● **INPUT DATA**:

───

`src/rtl/vending_machine_multi.sv`:
```
// ---------------------------------------------------------------------------
// vending_machine_multi
//
// Multi-product vending controller. It collects nickel, dime and quarter credit,
// vends one of NUM_PROD products at per-product prices and keeps a stock counter
// for each product. Leftover credit is returned one nickel per cycle.
// All amounts are in nickel units (1 unit = 5 cents).
//
// Optional feature: define VM_RESTOCK_EN to add the restock_i/restock_prod_i
// ports. A restock request reloads one product's stock to STOCK_INIT.
//
// Ports
//   clk_i          clock
//   rst_i          synchronous reset, active-high
//   nickle_i       5c coin this cycle
//   dime_i         10c coin this cycle
//   quarter_i      25c coin this cycle
//   sel_valid_i    product selection strobe
//   sel_i          selected product index
//   cancel_i       refund request
//   restock_i      (VM_RESTOCK_EN) reload stock of restock_prod_i
//   restock_prod_i (VM_RESTOCK_EN) product to reload
//   credit_o       current credit, nickels
//   coin_reject_o  coin(s) of previous cycle returned
//   vend_valid_o   one-cycle vend pulse
//   vend_prod_o    product being vended (valid with vend_valid_o)
//   change_o       one nickel returned this cycle
//   busy_o         high while vending or returning change
//   err_o          one-cycle pulse: rejected selection
//   sold_out_o     bit k set when product k has no stock
// ---------------------------------------------------------------------------
module vending_machine_multi #(
    parameter int NUM_PROD   = 4,
    parameter int CREDIT_W   = 6,
    parameter logic [NUM_PROD*CREDIT_W-1:0] PRICE_TABLE = {6'd8, 6'd6, 6'd5, 6'd4},
    parameter int MAX_CREDIT = 20,
    parameter int STOCK_W    = 4,
    parameter int STOCK_INIT = 8,
    localparam int SEL_W     = (NUM_PROD > 1) ? $clog2(NUM_PROD) : 1
) (
    input  logic                clk_i,
    input  logic                rst_i,
    input  logic                nickle_i,
    input  logic                dime_i,
    input  logic                quarter_i,
    input  logic                sel_valid_i,
    input  logic [SEL_W-1:0]    sel_i,
    input  logic                cancel_i,
`ifdef VM_RESTOCK_EN
    input  logic                restock_i,
    input  logic [SEL_W-1:0]    restock_prod_i,
`endif
    output logic [CREDIT_W-1:0] credit_o,
    output logic                coin_reject_o,
    output logic                vend_valid_o,
    output logic [SEL_W-1:0]    vend_prod_o,
    output logic                change_o,
    output logic                busy_o,
    output logic                err_o,
    output logic [NUM_PROD-1:0] sold_out_o
);

    localparam int SEL_N = 2 ** SEL_W;
    localparam logic [STOCK_W-1:0]  STOCK_INIT_V = STOCK_W'(STOCK_INIT);
    localparam logic [CREDIT_W:0]   MAX_CREDIT_V = (CREDIT_W + 1)'(MAX_CREDIT);

    typedef enum logic [1:0] {
        ST_IDLE   = 2'd0,
        ST_CREDIT = 2'd1,
        ST_VEND   = 2'd2,
        ST_CHANGE = 2'd3
    } state_t;

    state_t                state_q, state_d;
    logic [CREDIT_W-1:0]   credit_q, credit_d;
    logic                  coin_reject_q, coin_reject_d;
    logic                  err_q, err_d;
    logic [SEL_W-1:0]      vend_prod_q, vend_prod_d;
    logic                  vend_accept;

    // Coin decode: a coin only counts when exactly one input is high.
    logic [1:0]            coin_cnt;
    logic                  any_coin;
    logic                  one_coin;
    logic [CREDIT_W-1:0]   coin_val;
    logic                  coin_fits;

    assign coin_cnt  = {1'b0, nickle_i} + {1'b0, dime_i} + {1'b0, quarter_i};
    assign any_coin  = nickle_i | dime_i | quarter_i;
    assign one_coin  = (coin_cnt == 2'd1);
    assign coin_val  = quarter_i ? CREDIT_W'(5) : (dime_i ? CREDIT_W'(2) : CREDIT_W'(1));
    assign coin_fits = ({1'b0, credit_q} + {1'b0, coin_val}) <= MAX_CREDIT_V;

    // Lookup tables padded to the full index range so that out-of-range
    // selections read zero instead of indexing past the product arrays.
    logic [CREDIT_W-1:0]   price_lut [SEL_N];
    logic [STOCK_W-1:0]    stock_lut [SEL_N];
    logic [STOCK_W-1:0]    stock_cur [NUM_PROD];

    genvar gi;
    generate
        for (gi = 0; gi < SEL_N; gi++) begin : g_lut
            if (gi < NUM_PROD) begin : g_real
                assign price_lut[gi] = PRICE_TABLE[gi*CREDIT_W +: CREDIT_W];
                assign stock_lut[gi] = stock_cur[gi];
            end else begin : g_pad
                assign price_lut[gi] = '0;
                assign stock_lut[gi] = '0;
            end
        end
    endgenerate

    logic                  sel_in_range;
    logic                  sel_ok;

    assign sel_in_range = (32'(sel_i) < NUM_PROD);
    assign sel_ok       = sel_in_range && (stock_lut[sel_i] != '0)
                          && (credit_q >= price_lut[sel_i]);

    always_comb begin
        state_d       = state_q;
        credit_d      = credit_q;
        coin_reject_d = 1'b0;
        err_d         = 1'b0;
        vend_prod_d   = vend_prod_q;
        vend_accept   = 1'b0;
        case (state_q)
            ST_IDLE, ST_CREDIT: begin
                if (cancel_i && (credit_q != '0)) begin
                    // Refund wins over everything; any coin is handed back.
                    state_d       = ST_CHANGE;
                    coin_reject_d = any_coin;
                end else begin
                    if (sel_valid_i && sel_ok) begin
                        vend_accept   = 1'b1;
                        state_d       = ST_VEND;
                        credit_d      = credit_q - price_lut[sel_i];
                        vend_prod_d   = sel_i;
                        coin_reject_d = any_coin;
                    end else begin
                        // A rejected selection does not block the coin path.
                        err_d = sel_valid_i;
                        if (one_coin && coin_fits) begin
                            credit_d = credit_q + coin_val;
                            state_d  = ST_CREDIT;
                        end else begin
                            coin_reject_d = any_coin;
                        end
                    end
                end
            end
            ST_VEND: begin
                coin_reject_d = any_coin;
                state_d       = (credit_q != '0) ? ST_CHANGE : ST_IDLE;
            end
            ST_CHANGE: begin
                coin_reject_d = any_coin;
                if (credit_q <= CREDIT_W'(1)) begin
                    credit_d = '0;
                    state_d  = ST_IDLE;
                end else begin
                    credit_d = credit_q - CREDIT_W'(1);
                end
            end
            default: begin
                state_d  = ST_IDLE;
                credit_d = '0;
            end
        endcase
    end

    always_ff @(posedge clk_i) begin
        if (rst_i) begin
            state_q       <= ST_IDLE;
            credit_q      <= '0;
            coin_reject_q <= 1'b0;
            err_q         <= 1'b0;
            vend_prod_q   <= '0;
        end else begin
            state_q       <= state_d;
            credit_q      <= credit_d;
            coin_reject_q <= coin_reject_d;
            err_q         <= err_d;
            vend_prod_q   <= vend_prod_d;
        end
    end

    // Per-product stock counters and sold-out flags.
    generate
        for (gi = 0; gi < NUM_PROD; gi++) begin : g_stock
            logic [STOCK_W-1:0] stock_q, stock_d;
            logic               sold_q;
            logic               dec_hit;
            logic               restock_hit;

            assign dec_hit = vend_accept && (32'(sel_i) == gi);
`ifdef VM_RESTOCK_EN
            assign restock_hit = restock_i && (32'(restock_prod_i) == gi);
`else
            assign restock_hit = 1'b0;
`endif

            // Restock overrides a same-cycle vend of the same product.
            always_comb begin
                stock_d = stock_q;
                if (restock_hit) begin
                    stock_d = STOCK_INIT_V;
                end else if (dec_hit && (stock_q != '0)) begin
                    stock_d = stock_q - STOCK_W'(1);
                end
            end

            // The flag is loaded from the next stock value so it always
            // agrees with the counter it describes.
            always_ff @(posedge clk_i) begin
                if (rst_i) begin
                    stock_q <= STOCK_INIT_V;
                    sold_q  <= 1'b0;
                end else begin
                    stock_q <= stock_d;
                    sold_q  <= (stock_d == '0);
                end
            end

            assign stock_cur[gi]  = stock_q;
            assign sold_out_o[gi] = sold_q;
        end
    endgenerate

    assign credit_o      = credit_q;
    assign coin_reject_o = coin_reject_q;
    assign err_o         = err_q;
    assign vend_prod_o   = vend_prod_q;
    assign vend_valid_o  = (state_q == ST_VEND);
    assign change_o      = (state_q == ST_CHANGE);
    assign busy_o        = (state_q == ST_VEND) || (state_q == ST_CHANGE);

endmodule

```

───

● **WHAT YOU SHOULD DO**:
Search the entries for the word "rejected" and copy every line that holds it.

● **RESULT OF THE EXERCISE**:
//   err_o          one-cycle pulse: rejected selection
                        // A rejected selection does not block the coin path.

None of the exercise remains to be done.